Alabama Refunding Saves $20M

BRADENTON, Fla. - Alabama saved nearly $20 million on a recent refinancing of $200 million of outstanding general obligation bonds, officials said.

The State Bond Commission approved the deal following pricing on July 24, officials said.

"Due to a very favorable interest rate environment and Alabama's solid credit ratings, the bonds were sold on a competitive basis with average true interest cost of 2.13%," the state reported.

Wells Fargo Securities won the competitive auction for the bonds.

Officials said debt service savings will be realized in the general fund and the education trust fund through lower annual debt service payments. The state budget consists of two funds - one for general operations and the other for education - and each is funded from separate sources.
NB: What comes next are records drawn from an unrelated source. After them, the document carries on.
===== src/rtl/rtc_sync.sv =====
module rtc_sync #(
  parameter int WIDTH  = 1,
  parameter int STAGES = 2
) (
  input  logic             clk,
  input  logic             rst_n,
  input  logic [WIDTH-1:0] d_i,
  output logic [WIDTH-1:0] q_o
);
  logic [STAGES-1:0][WIDTH-1:0] stage_q;

  always_ff @(posedge clk or negedge rst_n) begin
    if (!rst_n) begin
      stage_q <= '0;
    end else begin
      for (int s = STAGES - 1; s > 0; s--) stage_q[s] <= stage_q[s-1];
      stage_q[0] <= d_i;
    end
  end

  assign q_o = stage_q[STAGES-1];
endmodule


===== src/rtl/rtc_edge.sv =====
module rtc_edge #(
  parameter int WIDTH = 1
) (
  input  logic             clk,
  input  logic             rst_n,
  input  logic [WIDTH-1:0] lvl_i,
  output logic [WIDTH-1:0] rise_o,
  output logic [WIDTH-1:0] fall_o
);
  logic [WIDTH-1:0] prev_q;

  always_ff @(posedge clk or negedge rst_n) begin
    if (!rst_n) prev_q <= '0;
    else        prev_q <= lvl_i;
  end

  assign rise_o = lvl_i & ~prev_q;
  assign fall_o = ~lvl_i & prev_q;
endmodule


===== src/rtl/rtc_frame_codec.sv =====
module rtc_frame_codec
  import rtc_port_pkg::*;
#(
  parameter bit FULL_CAL = 1'b1,
  parameter int RD_W     = rd_bits(FULL_CAL),
  parameter int WR_W     = wr_bits(FULL_CAL)
) (
  input  logic [7:0]      cur_year,
  input  logic [7:0]      cur_month,
  input  logic [7:0]      cur_date,
  input  logic [3:0]      cur_dow,
  input  logic [7:0]      cur_hour,
  input  logic [7:0]      cur_min,
  input  logic [7:0]      cur_sec,
  output logic [RD_W-1:0] rd_frame_o,
  input  logic [WR_W-1:0] wr_frame_i,
  output logic [7:0]      ld_year,
  output logic [7:0]      ld_month,
  output logic [7:0]      ld_date,
  output logic [3:0]      ld_dow,
  output logic [7:0]      ld_hour,
  output logic [7:0]      ld_min
);
  // Frame bit 0 leaves first, so the first field sits in the low bits.
  if (FULL_CAL) begin : g_full
    assign rd_frame_o = {cur_sec, cur_min, cur_hour, cur_dow,
                         cur_date, cur_month, cur_year};
    assign ld_year  = wr_frame_i[7:0];
    assign ld_month = wr_frame_i[15:8];
    assign ld_date  = wr_frame_i[23:16];
    assign ld_dow   = wr_frame_i[27:24];
    assign ld_hour  = wr_frame_i[35:28];
    assign ld_min   = wr_frame_i[43:36];
  end else begin : g_time
    logic unused_cal;
    assign unused_cal = ^{cur_year, cur_month, cur_date};
    assign rd_frame_o = {cur_sec, cur_min, cur_hour, cur_dow};
    assign ld_year  = '0;
    assign ld_month = '0;
    assign ld_date  = '0;
    assign ld_dow   = wr_frame_i[3:0];
    assign ld_hour  = wr_frame_i[11:4];
    assign ld_min   = wr_frame_i[19:12];
  end
endmodule
[src/rtl/evtcap_pkg.sv]
package evtcap_pkg;

  // Event-type encodings on the mode field; anything else disables capture
  typedef enum logic [3:0] {
    MODE_FALL  = 4'b0100,
    MODE_RISE  = 4'b0101,
    MODE_DIV_A = 4'b0110,
    MODE_DIV_B = 4'b0111
  } evt_mode_e;

  function automatic logic mode_is_prescaled(input logic [3:0] m);
    return (m == MODE_DIV_A) || (m == MODE_DIV_B);
  endfunction

  function automatic logic mode_is_active(input logic [3:0] m);
    return (m == MODE_FALL) || (m == MODE_RISE) || mode_is_prescaled(m);
  endfunction

endpackage

[src/rtl/evtcap_sync.sv]
// Flop chain for bringing a single asynchronous bit into the clock domain.
module evtcap_sync #(
  parameter int   STAGES  = 2,
  parameter logic RST_VAL = 1'b0
) (
  input  logic clk_i,
  input  logic rst_ni,
  input  logic d_i,
  output logic q_o
);

  logic [STAGES-1:0] chain_q;
  logic [STAGES-1:0] chain_d;

  if (STAGES == 1) begin : g_single
    assign chain_d = d_i;
  end else begin : g_multi
    assign chain_d = {chain_q[STAGES-2:0], d_i};
  end

  always_ff @(posedge clk_i or negedge rst_ni) begin
    if (!rst_ni) begin
      chain_q <= {STAGES{RST_VAL}};
    end else begin
      chain_q <= chain_d;
    end
  end

  assign q_o = chain_q[STAGES-1];

endmodule

[src/rtl/evtcap_qual.sv]
// Edge detection and edge prescaling: decides whether this clock captures.
module evtcap_qual
  import evtcap_pkg::*;
#(
  parameter int DIV_SMALL = 4,
  parameter int DIV_LARGE = 16
) (
  input  logic       clk_i,
  input  logic       rst_ni,
  input  logic       smp_i,
  input  logic [3:0] mode_i,
  output logic       evt_o
);

  localparam int CW = (DIV_LARGE > 1) ? $clog2(DIV_LARGE) : 1;
  localparam logic [CW-1:0] TERM_A = CW'(DIV_SMALL - 1);
  localparam logic [CW-1:0] TERM_B = CW'(DIV_LARGE - 1);

  logic          prev_q;
  logic [3:0]    mode_q;
  logic [CW-1:0] cnt_q;
  logic [CW-1:0] cnt_d;
  logic          cnt_en;
  logic          rise;
  logic          fall;
  logic          prescaled;
  logic          mode_same;
  logic [CW-1:0] term;
  logic          evt;

  assign rise      = smp_i & ~prev_q;
  assign fall      = ~smp_i & prev_q;
  assign prescaled = mode_is_prescaled(mode_i);
  assign mode_same = (mode_i == mode_q);
  assign term      = (mode_i == MODE_DIV_A) ? TERM_A : TERM_B;

  // Next-state logic for the event decision and the prescaler count
  always_comb begin
    evt    = 1'b0;
    cnt_d  = cnt_q;
    cnt_en = 1'b0;
    case (mode_i)
      MODE_FALL: evt = fall;
      MODE_RISE: evt = rise;
      default:   evt = 1'b0;
    endcase
    if (!prescaled || !mode_same) begin
      cnt_d  = '0;
      cnt_en = (cnt_q != '0);
    end else if (rise) begin
      cnt_en = 1'b1;
      if (cnt_q == term) begin
        cnt_d = '0;
        evt   = 1'b1;
      end else begin
        cnt_d = cnt_q + 1'b1;
      end
    end
  end

  always_ff @(posedge clk_i or negedge rst_ni) begin
    if (!rst_ni) begin
      prev_q <= 1'b0;
      mode_q <= 4'b0000;
    end else begin
      prev_q <= smp_i;
      mode_q <= mode_i;
    end
  end

  always_ff @(posedge clk_i or negedge rst_ni) begin
    if (!rst_ni) begin
      cnt_q <= '0;
    end else if (cnt_en) begin
      cnt_q <= cnt_d;
    end
  end

  assign evt_o = evt;

endmodule

[src/rtl/evtcap_hold.sv]
// Holding register and sticky interrupt flag.
module evtcap_hold #(
  parameter int TW = 16
) (
  input  logic          clk_i,
  input  logic          rst_ni,
  input  logic          evt_i,
  input  logic [TW-1:0] tmr_i,
  input  logic          clr_i,
  output logic [TW-1:0] hold_o,
  output logic          flag_o
);

  logic [TW-1:0] hold_q;
  logic          flag_q;
  logic          flag_d;
  logic          flag_en;

  // A capture takes priority over a clear in the same clock
  always_comb begin
    flag_en = evt_i | clr_i;
    flag_d  = evt_i;
  end

  always_ff @(posedge clk_i or negedge rst_ni) begin
    if (!rst_ni) begin
      hold_q <= '0;
    end else if (evt_i) begin
      hold_q <= tmr_i;
    end
  end

  always_ff @(posedge clk_i or negedge rst_ni) begin
    if (!rst_ni) begin
      flag_q <= 1'b0;
    end else if (flag_en) begin
      flag_q <= flag_d;
    end
  end

  assign hold_o = hold_q;
  assign flag_o = flag_q;

endmodule

[src/rtl/evtcap_top.sv]
module evtcap_top
  import evtcap_pkg::*;
#(
  parameter int TW          = 16,
  parameter int SYNC_STAGES = 2,
  parameter int DIV_SMALL   = 4,
  parameter int DIV_LARGE   = 16
) (
  input  logic            clk_i,
  input  logic            rst_ni,
  input  logic [TW-1:0]   tmr_i,
  input  logic            pin_i,
  input  logic [3:0]      mode_i,
  input  logic            rd_stb_i,
  input  logic            flag_clr_i,
  output logic [TW/2-1:0] cap_lo_o,
  output logic [TW/2-1:0] cap_hi_o,
  output logic            irq_flag_o
);

  localparam int HW = TW / 2;

  logic rst_sn;
  logic pin_s;
  logic cap_evt;
  logic [TW-1:0] hold_q;
  logic [1:0][HW-1:0] half_q;
  logic [1:0][HW-1:0] half_rd;

  // Reset: asserted at once, released after two clocks
  evtcap_sync #(.STAGES(2), .RST_VAL(1'b0)) u_rst_sync (
    .clk_i  (clk_i),
    .rst_ni (rst_ni),
    .d_i    (1'b1),
    .q_o    (rst_sn)
  );

  evtcap_sync #(.STAGES(SYNC_STAGES), .RST_VAL(1'b0)) u_pin_sync (
    .clk_i  (clk_i),
    .rst_ni (rst_sn),
    .d_i    (pin_i),
    .q_o    (pin_s)
  );

  evtcap_qual #(.DIV_SMALL(DIV_SMALL), .DIV_LARGE(DIV_LARGE)) u_qual (
    .clk_i  (clk_i),
    .rst_ni (rst_sn),
    .smp_i  (pin_s),
    .mode_i (mode_i),
    .evt_o  (cap_evt)
  );

  evtcap_hold #(.TW(TW)) u_hold (
    .clk_i  (clk_i),
    .rst_ni (rst_sn),
    .evt_i  (cap_evt),
    .tmr_i  (tmr_i),
    .clr_i  (flag_clr_i),
    .hold_o (hold_q),
    .flag_o (irq_flag_o)
  );

  // Both halves come from one register, so they always match
  assign half_q = hold_q;

  for (genvar h = 0; h < 2; h++) begin : g_rd
    assign half_rd[h] = half_q[h] & {HW{rd_stb_i}};
  end

  assign cap_lo_o = half_rd[0];
  assign cap_hi_o = half_rd[1];

endmodule

[config.mk]
export PLATFORM = sky130hd
export DESIGN_NAME = evtcap_top
export DESIGN_NICKNAME = d
export VERILOG_FILES = /design/src/rtl/evtcap_pkg.sv /design/src/rtl/evtcap_sync.sv /design/src/rtl/evtcap_qual.sv /design/src/rtl/evtcap_hold.sv /design/src/rtl/evtcap_top.sv
export SDC_FILE = /design/constraint.sdc
export NUM_CORES = 1
export LEC_CHECK = 0
export CORE_AREA = 2 2 72 74
export DETAILED_ROUTE_END_ITERATION = 8
export DIE_AREA = 0 0 74 76
export PLACE_DENSITY_LB_ADDON = 0.15
export SLEW_MARGIN = 5
export SYNTH_ARGS = -nofsm -noshare
export SYNTH_HDL_FRONTEND = slang
export SYNTH_SLANG_ARGS = --single-unit
[constraint.sdc]
create_clock -name clk_i -period 1 [get_ports clk_i]
set_clock_uncertainty 0.2 [all_clocks]
set_input_delay 0.3 -clock clk_i [delete_from_list [all_inputs] [get_ports clk_i]]
set_output_delay 0.3 -clock clk_i [all_outputs]
set_load 0.005 [all_outputs]
### Word level (Yosys, flattened, before mapping)

Index checks and enable logic that the tools add are counted.

* flip-flop bits (word level): 30
* output and inout bits: 17

* equal/unequal tests: 6
* multiplexer cells: 10
* reductions and logical operators: 7
* bitwise operators: 7
* add/subtract/negate cells: 1

Operator list (count)
* bitwise AND 8 bit: 2
* equality test 4 x 3 -> 1 bit, second input constant: 4
* two-way mux 4 bit: 4
* equality test 4 bit: 2
* two-way mux 1 bit: 5
* adder 4 x 1 -> 4 bit, second input constant: 1
* nonzero test 4 bit: 1
* bitwise AND 1 bit: 2
* logical NOT 1 bit: 2
* logical OR 1 bit: 2
* NOT 1 bit: 2
* one-hot mux 1 bit (2 select lines): 1
* AND reduction 2 bit: 1
* nonzero test 2 bit: 1
* bitwise OR 1 bit: 1

### Logic depth before layout (Yosys ltp)

Gate-level depths: netlist of the first run.

* depth after elaboration: 7
* depth in mapped cells: 6
* mapped depth without buffers: 6

### By module

Synthesis of the first run repeated with hierarchy kept, for this count alone.

* cells, all modules: 109
* area, all modules: 1398.8 µm²

By module, submodules not included
* evtcap_hold: area an instance 683.2 µm², cells an instance 37, seq. area each 425.4 µm², times used 1
* evtcap_qual: area an instance 485.5 µm², cells an instance 50, seq. area each 225.2 µm², times used 1
* evtcap_top: area an instance 130.1 µm², cells an instance 18, seq. area each 0.0 µm², times used 1
* evtcap_sync: area an instance 50.0 µm², cells an instance 2, seq. area each 50.0 µm², times used 2

### Worst setup path after synthesis of the first run

Ideal clock, no wire load.

* path kind: register to register
* start point: reg u_qual.cnt_q[0]
* end point: reg u_hold.hold_q[10] (netlist: u_hold.hold_o[10])
* slack: -0.967 ns
* cell stages (with the launch flop): 7
* library setup time: 0.125 ns
* arrival: 1.642 ns
* period minus slack after synthesis: 1.967 ns
* buffers on the path: 1
* data required time: 0.675 ns
* path through: dfrtp_1 ha_1 nor3b_1 mux2i_2 o21ai_4 buf_12 mux2_4

* cells in the longest elaborated chain, start to end: 4

Ends and longest elaborated chain
* start: declaration: line evtcap_qual.sv:21 `logic [CW-1:0] cnt_q;`
* start signal: assignment: line evtcap_qual.sv:75 `cnt_q <= cnt_d;`
* equality test 4 bit: line evtcap_qual.sv:52 `if (cnt_q == term) begin`
* two-way mux 1 bit: line evtcap_qual.sv:52
* two-way mux 1 bit: line evtcap_qual.sv:50 `end else if (rise) begin`
* two-way mux 1 bit: line evtcap_qual.sv:47 `if (!prescaled || !mode_same) begin`
* end signal: assignment: line evtcap_hold.sv:29 `hold_q <= tmr_i;`
* end: declaration: line evtcap_hold.sv:14 `logic [TW-1:0] hold_q;`

No other way between the ends.
A chain may end at the register's enable or synchronous reset.

### Final worst setup path of the first run

* start point: reg u_pin_sync.chain_q[1]
* end point: reg u_hold.hold_q[0] (netlist: u_hold.hold_o[0])

* cells in the longest elaborated chain, start to end: 6
* elaborated cells between the ends (all ways): 7
* classes of those cells: mux: 4; bitwise: 3

Ends and longest elaborated chain
* start: declaration: line evtcap_sync.sv:12 `logic [STAGES-1:0] chain_q;`
* start signal: assignment: line evtcap_sync.sv:23 `chain_q <= {STAGES{RST_VAL}};`
* start signal: assignment: line evtcap_sync.sv:25 `chain_q <= chain_d;`
* NOT 1 bit: line evtcap_qual.sv:32 `assign fall = ~smp_i & prev_q;`
* bitwise AND 1 bit: line evtcap_qual.sv:32
* one-hot mux 1 bit (2 select lines): line evtcap_qual.sv:42 `case (mode_i)`
* two-way mux 1 bit: line evtcap_qual.sv:52
* two-way mux 1 bit: line evtcap_qual.sv:50
* two-way mux 1 bit (*): line evtcap_qual.sv:47

Mark *: on every way between the ends. The rest lies on a longest branch, timed or not.

==> flow_summary_export.csv, run 1 <==
group,metric,value,unit
finish,area_growth,76.4,%
synth,avgSynthCellArea,13.0,µm²
synth,synth_seq_area_share,54.1,%
finish,final_cell_mix,"32 x buf_4, 29 x dfrtp_1, 19 x clkdlybuf4s50_1, 16 x mux2_4, 13 x buf_6",
placed_design,place_inst,237,
worst_setup_path,crit_path_start_kind,"register",
worst_setup_path,crit_family,"compound AO/OA/AOI/OAI gates",
detailed_routing,wl_met3,173,µm
timing,fmax,0.513,GHz
timing,rsz0062_at_grt,"yes",
detailed_routing,drt-met1-wl,1410,µm
clock_tree,clock_path_buffers,2,
placed_design,globalplace.congestion,0.719,
synth,postSynthCellCount,107,
worst_setup_path,reg2reg_depth,5,
floorplan,dieArea,5620,µm²
clock_tree,root_buffer,"clkbuf_8",
synth,synth_edf_count,0,
floorplan,rows,26,
synth,ys.flop_type,"dfrtp_1",
global_routing,grt_start_max_net_pins,29,
timing,whs,-0.0175,ns
min_path,hold_path_class,"in -> async",
floorplan,die_h,76,µm
synth,synthArstFlopShare,100,%
timing,slew_violations,0,
finish,fin_util,49.9,%
worst_setup_path,crit_type,"reg -> reg",
detailed_routing,wl_met2,1750,µm
floorplan,core_area,4910,µm²
detailed_routing,viasPerCell,4.33,
clock_tree,cts_max_level,2,
floorplan,pin_count,42,
placed_design,dpl_worst_slack,-1.40,ns
finish,final_common_cell,"buf_4",
finish,drive_gt1_share,58.6,%
global_routing,antenna_found_initial,0,
clock_tree,insertion_delay,0.27,ns
detailed_routing,wl,3400,µm
worst_setup_path,crit_chain,"or3b_1 > a211o_1 > o21ai_4 > buf_12 > mux2_4",
worst_setup_path,cp-end-kind,"register",
worst_setup_path,rrSetupSlack,-0.95,ns
worst_setup_path,required,0.96,ns
timing,hold_viol,2,
detailed_routing,drt-pass1-iter-count,3,
finish,num-nets-final,218,
flow_run,cap_violations,0,
timing,setup-violations-final,38,
detailed_routing,num_vias,1130,
synth,syn-num-nets,134,
finish,fin_cells,261,
worst_setup_path,slowest_stage,"dfrtp_1",
synth,yosys_warnings,0,
worst_setup_path,crit_buf_inv,1,
worst_setup_path,critPathMaxStageDelay,0.37,ns
clock_tree,cts_buffers,5,
placed_design,port_buffers,41,
pwr,power_leakage,1.12,nW
detailed_routing,ant_nets,0,
outcome,failed_checks,"hold timing, setup timing",
detailed_routing,top_layer,"met4",
worst_setup_path,r2r-start,"u_pin_sync.chain_q[1]",
synth,ys_seq_elements,30,
timing,final.min_clock_period,1.95,ns
synth,synth_cell_type_count,33,
clock_tree,cts_tree,"yes",
global_routing,grt_pass1_wl,5620,µm
placed_design,dpl.hpwl,2220,µm
global_routing,track_usage,13.3,%
timing,setup_ws,-0.951,ns
pwr,p_per_area,1440,nW/µm²
clock_tree,clk_pin_slew_worst_paths,0.06,ns
worst_setup_path,arrival,1.91,ns
timing,fin_tns_setup,-25.16,ns
outcome,status,"finished, violations left",
global_routing,overflow,0,
synth,syn_area,1390,µm²
clock_tree,cts.sinks,30,
worst_setup_path,path_max_fanout,7,
timing,fin_crit_sh,195,%
detailed_routing,drtIter0Drc,27,
detailed_routing,wire_per_inst,13.0,µm
floorplan,initial_core_util,28.3,%
pwr,max-vdd-ir-drop,0.769,mV
pwr,fin_total_pwr,3.52,mW
floorplan,die_w,74,µm
detailed_routing,drc_errors,0,
finish,antenna-diode-count,0,
global_routing,first_global_vias,1198,
worst_setup_path,rr_endpoint,"u_hold.hold_o[0]",
[final cells by class]
cell class	instances	area, µm²
clock buffer	7	86.3
sequential	30	752
tap	70	87.6
multi-input combinational	70	748
timing repair buffer	79	757
fill	467	2460
inverter	5	18.8
[registers in the layout, summed over array words and instances, names as in the netlist]
signal and flops:
u_hold.hold_o 16, u_qual.cnt_q 4, u_qual.mode_q 4, u_pin_sync.chain_q 2
u_rst_sync.chain_q 2, u_hold.flag_o 1, u_qual.prev_q 1
[through the flow]
stage          hold WS (ns)  instance area (µm²)
6_report            -0.0175                 2450
5_1_grt             -0.0228                 2450
4_1_cts             -0.0268                 2360
3_5_place_dp         0.0158                 2100
3_3_place_gp         0.0111                 2100
2_1_floorplan        -0.196                 1450
[synthesized netlist by cell type, types with 2 or more instances]
master | number | share of area, %
and3b_1 | 2 | 1.3
and2_1 | 16 | 7.2
inv_1 | 5 | 1.4
nand2b_1 | 2 | 0.90
mux2_4 | 9 | 9.7
a21oi_1 | 3 | 1.1
nor3b_1 | 2 | 1.1
mux2_2 | 7 | 5.7
dfrtp_1 | 30 | 54
a211o_1 | 2 | 1.3
nand4_1 | 2 | 0.90
nand3_1 | 2 | 0.72
o21ai_0 | 3 | 1.1
ha_1 | 2 | 1.8
nand2_1 | 2 | 0.54
[what timing repair did]
| item | CTS | global route |
|---|---|---|
| resized for setup | 106 | 14 |
| setup buffers | 9 | 10 |
| endpoints found under the hold margin | 2 | 2 |
| endpoints found under the setup margin | 38 | 38 |
| gates cloned | 2 | 0 |
| pin swaps | 23 | 7 |
[where the power goes]
group,total [mW],switching (mW),internal [mW],leakage [nW]
clock,0.961,0.416,0.545,0.0443
combinational,1.05,0.282,0.771,0.709
sequential,1.51,0.102,1.41,0.370
total,3.52,0.800,2.72,1.12
[routing by layer]
metal / GRT usage (%) / up-vias
li1: - / 538
met1: 16.2 / 560
met2: 21.0 / 27
met3: 4.63 / 5
met4: 5.45 / 0
met5: 0 / -
[worst max-delay path by stage]
| stage | slack [ns] | depth (start not counted) | startpoint | end |
|---|---|---|---|---|
| finish | -0.95 | 5 | u_pin_sync.chain_q[1] | u_hold.hold_o[0] |
| detailed placement | -1.40 | 6 | mode_i[0] | u_hold.hold_o[0] |
| floorplan | -0.93 | 5 | u_pin_sync.chain_q[1] | u_hold.hold_o[10] |
| global route | -1.00 | 5 | u_pin_sync.chain_q[1] | u_hold.hold_o[0] |
| global placement | -1.35 | 6 | mode_i[0] | u_hold.hold_o[15] |
| CTS | -1.02 | 5 | u_pin_sync.chain_q[1] | u_hold.hold_o[0] |
[worst register-to-register path, stage by stage (launching register included)]
cell and delay (ns):
dfrtp_1 0.37, or3b_1 0.36, a211o_1 0.30, o21ai_4 0.13, buf_12 0.17, mux2_4 0.30
[kinds of logic (layout without fill, tap and decap cells)]
kind of cell	Yosys count	count (layout)	synth area share, %
simple gates	37	37	17.5
mux	17	17	16.4
compound gates	12	12	6.31
fa+ha+maj	2	2	1.80
other cells	1	1	0.270
xor+xnor	1	1	0.631
buf+inv	7	91	3.06
flops	30	30	54.1
Power figures use the tool's default switching activity.
==> inputs of run 2 (changes only) <==
--- a/config.mk
+++ b/config.mk
@@ -5,9 +5,11 @@
 export SDC_FILE = /design/constraint.sdc
 export NUM_CORES = 1
 export LEC_CHECK = 0
-export CORE_AREA = 2 2 72 74
+export CELL_PAD_IN_SITES_DETAIL_PLACEMENT = 1
+export CELL_PAD_IN_SITES_GLOBAL_PLACEMENT = 2
+export CORE_AREA = 3 3 76 78
 export DETAILED_ROUTE_END_ITERATION = 8
-export DIE_AREA = 0 0 74 76
+export DIE_AREA = 0 0 79 81
 export PLACE_DENSITY_LB_ADDON = 0.15
 export SLEW_MARGIN = 5
 export SYNTH_ARGS = -nofsm -noshare
==> flow_summary_export.csv, run 2 (synthesis results as in run 1) <==
group,metric,value,unit
global_routing,first_global_vias,1299,
placed_design,dpl_worst_slack,-1.64,ns
finish,post-route-cell-area,2480,µm²
timing,fmax,0.505,GHz
placed_design,dpl.hpwl,2680,µm
clock_tree,clk_pin_slew_worst_paths,0.07,ns
floorplan,rows,26,
detailed_routing,ant_nets,0,
floorplan,core_area,5140,µm²
clock_tree,cts_max_level,2,
timing,setup-violations-final,38,
timing,setup_ws,-0.982,ns
outcome,status,"finished, violations left",
floorplan,initial_core_util,27.0,%
finish,final_common_cell,"buf_4",
finish,multi_input_area,718,µm²
finish,final_cell_mix,"38 x buf_4, 29 x dfrtp_1, 19 x clkdlybuf4s50_1, 18 x buf_6, 15 x and2_4",
pwr,max-vdd-ir-drop,0.667,mV
detailed_routing,drtIter0Drc,15,
placed_design,globalplace.congestion,0.723,
pwr,clkPwrFrac,27.3,%
clock_tree,cts_tree,"yes",
detailed_routing,drt-pass1-iter-count,3,
global_routing,track_usage,13.4,%
worst_setup_path,crit_path_start_kind,"register",
clock_tree,root_buffer,"clkbuf_8",
global_routing,grt_pass1_wl,6450,µm
finish,antenna-diode-count,0,
timing,fin_tns_setup,-25.34,ns
detailed_routing,num_vias,1160,
clock_tree,clock_path_buffers,2,
timing,final.min_clock_period,1.98,ns
floorplan,pin_count,42,
outcome,failed_checks,"hold timing, setup timing",
finish,drive_gt1_share,58.1,%
global_routing,grt_start_max_net_pins,29,
pwr,switching_power,887,µW
timing,slew_violations,0,
detailed_routing,wire_per_inst,15.4,µm
finish,largest_register_ffs,16,
worst_setup_path,required,0.97,ns
worst_setup_path,cp-end-kind,"register",
flow_run,cap_violations,0,
min_path,hold_path_class,"in -> async",
worst_setup_path,rrSetupSlack,-0.98,ns
global_routing,antenna_found_initial,0,
clock_tree,insertion_delay,0.28,ns
timing,whs,-0.0289,ns
pwr,fin_total_pwr,3.72,mW
floorplan,die_w,79,µm
detailed_routing,viasPerCell,4.33,
placed_design,port_buffers,41,
clock_tree,cts.sinks,30,
placed_design,place_inst,239,
clock_tree,cts_buffers,5,
floorplan,die_h,81,µm
placed_design,placed_area,2100,µm²
worst_setup_path,path_max_fanout,12,
finish,seqCellArea,752,µm²
worst_setup_path,arrival,1.95,ns
pwr,seq_power_share,40.7,%
finish,fin_cells,268,
worst_setup_path,crit_type,"reg -> reg",
global_routing,overflow,0,
detailed_routing,wl,4120,µm
detailed_routing,drc_errors,0,
pwr,power_frac_comb,32.0,%
floorplan,dieArea,6400,µm²
pwr,p_sw_share,23.9,%
pwr,intPower,2.83,mW
timing,fin_crit_sh,198,%
finish,num-nets-final,224,
pwr,power_leakage,1.15,nW
pwr,p_per_area,1500,nW/µm²
timing,rsz0062_at_grt,"yes",
timing,hold_viol,2,
finish,area_growth,78.8,%
finish,fillerInstances,577,
run 2: repair_timing:
item	in CTS	in global routing
endpoints found under the hold margin	2	2
buffers inserted	13	8
cloned	1	0
pin swaps	16	1
resized for setup	102	17
endpoints found under the setup margin	38	38
run 2: worst paths after layout:
check | from | endpoint | cells past startpoint
worst max-delay path | u_qual.cnt_q[0] | u_hold.hold_o[0] | 6
worst min register to register | u_rst_sync.chain_q[1] | u_hold.hold_o[3] | 1
worst max register to register | u_qual.cnt_q[0] | u_hold.hold_o[0] | 6
min in group clk_i | mode_i[3] | u_qual.mode_q[3] | 1
max in group asynchronous | u_rst_sync.chain_q[1] | u_pin_sync.chain_q[1] | 1
worst min-delay path | rst_ni | u_rst_sync.chain_q[0] | 1
run 2: power groups by stage:
stage          logic (mW)  clock network [mW]  registers, mW
2_1_floorplan       0.399                   0           1.51
3_3_place_gp        0.838                   0           1.52
3_5_place_dp        0.860                   0           1.53
4_1_cts              1.04                1.04           1.51
5_1_grt              1.28                1.12           1.54
6_report             1.19                1.01           1.51
run 2: final cells by class:
type                            instances  area share (%)
Clock buffer                            7            3.48
Clock inverter                          1           0.202
Inverter                                5           0.957
Multi-Input combinational cell         70            28.9
Sequential cell                        30            30.3
Tap cell                               70            3.53
Timing Repair Buffer                   85            32.6
run 2: metrics by stage:
stage | utilization (%) | hold slack [ns]
floorplan | - | -0.196
global placement | 40.9 | 0.0114
detailed placement | 40.9 | 0.0142
CTS | 46.0 | -0.0351
global route | 48.3 | -0.0423
finish | 48.3 | -0.0289
run 2: per-layer routing:
layer / wire (µm) / global-route usage (%) / part of all wire (%)
met1: 1660 / 15.5 / 40
met2: 2190 / 23.5 / 53
met3: 213 / 4.66 / 5.2
met4: 55 / 3.61 / 1.3
met5: 0 / 0 / 0
run 2: worst max-delay path: stages, from the launching register on:
cell and delay, ns:
dfrtp_1 0.41, ha_4 0.18, nor3b_4 0.24, mux2i_4 0.12
o21ai_4 0.20, buf_12 0.17, mux2_2 0.34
The bonds refunded debt sold in 2006 and 2007. They were rated AA-plus by Fitch Ratings, Aa1 by Moody's Investors Service, and AA by Standard & Poor's.

Alabama depleted its budget reserves after the recession leading to negative operating fund balances, according to Moody's. The state also took steps to draw from a trust fund created from natural gas production revenue to fund a portion of its operations.

"Despite somewhat lagging economic growth versus the U.S., Alabama is rebuilding reserves, helped by its adherence to conservative fiscal practices," said Moody's analyst Edward Hampton.

Challenges facing the state include the lack of best financial management practices such as multi-year financial planning, high poverty levels, low labor force participation, and elevated reliance on the manufacturing sector, he said.

Alabama's pension liability ratios are below average to weak, according to S&P. The pension funded level for the three multi-employer statewide pension plans as of Sept. 30, 2012 was 66% with an unfunded actuarial accrued liability of $14.38 billion.

"We consider the state's other post-employment benefits burden to be moderate," said S&P analyst Henry Henderson. "Officials indicate that 57.7% of the unfunded liability for the three systems is for state employees, with the remaining 42.3% for local government employees."

The GO bonds in the deal mature from 2017 to 2026, with yields ranging from 0.55% and a 5% coupon in 2017, to 1.98% with a 5% coupon in 2022, to 2.6% with a 3% coupon in 2026.

Spreads from benchmark MMD scale for those maturities ranged from zero, to seven basis points, to 19 basis points.

Rice Advisory LLC is the state's financial advisor. Maynard, Cooper & Gale PC was bond and disclosure counsel for the GO refunding.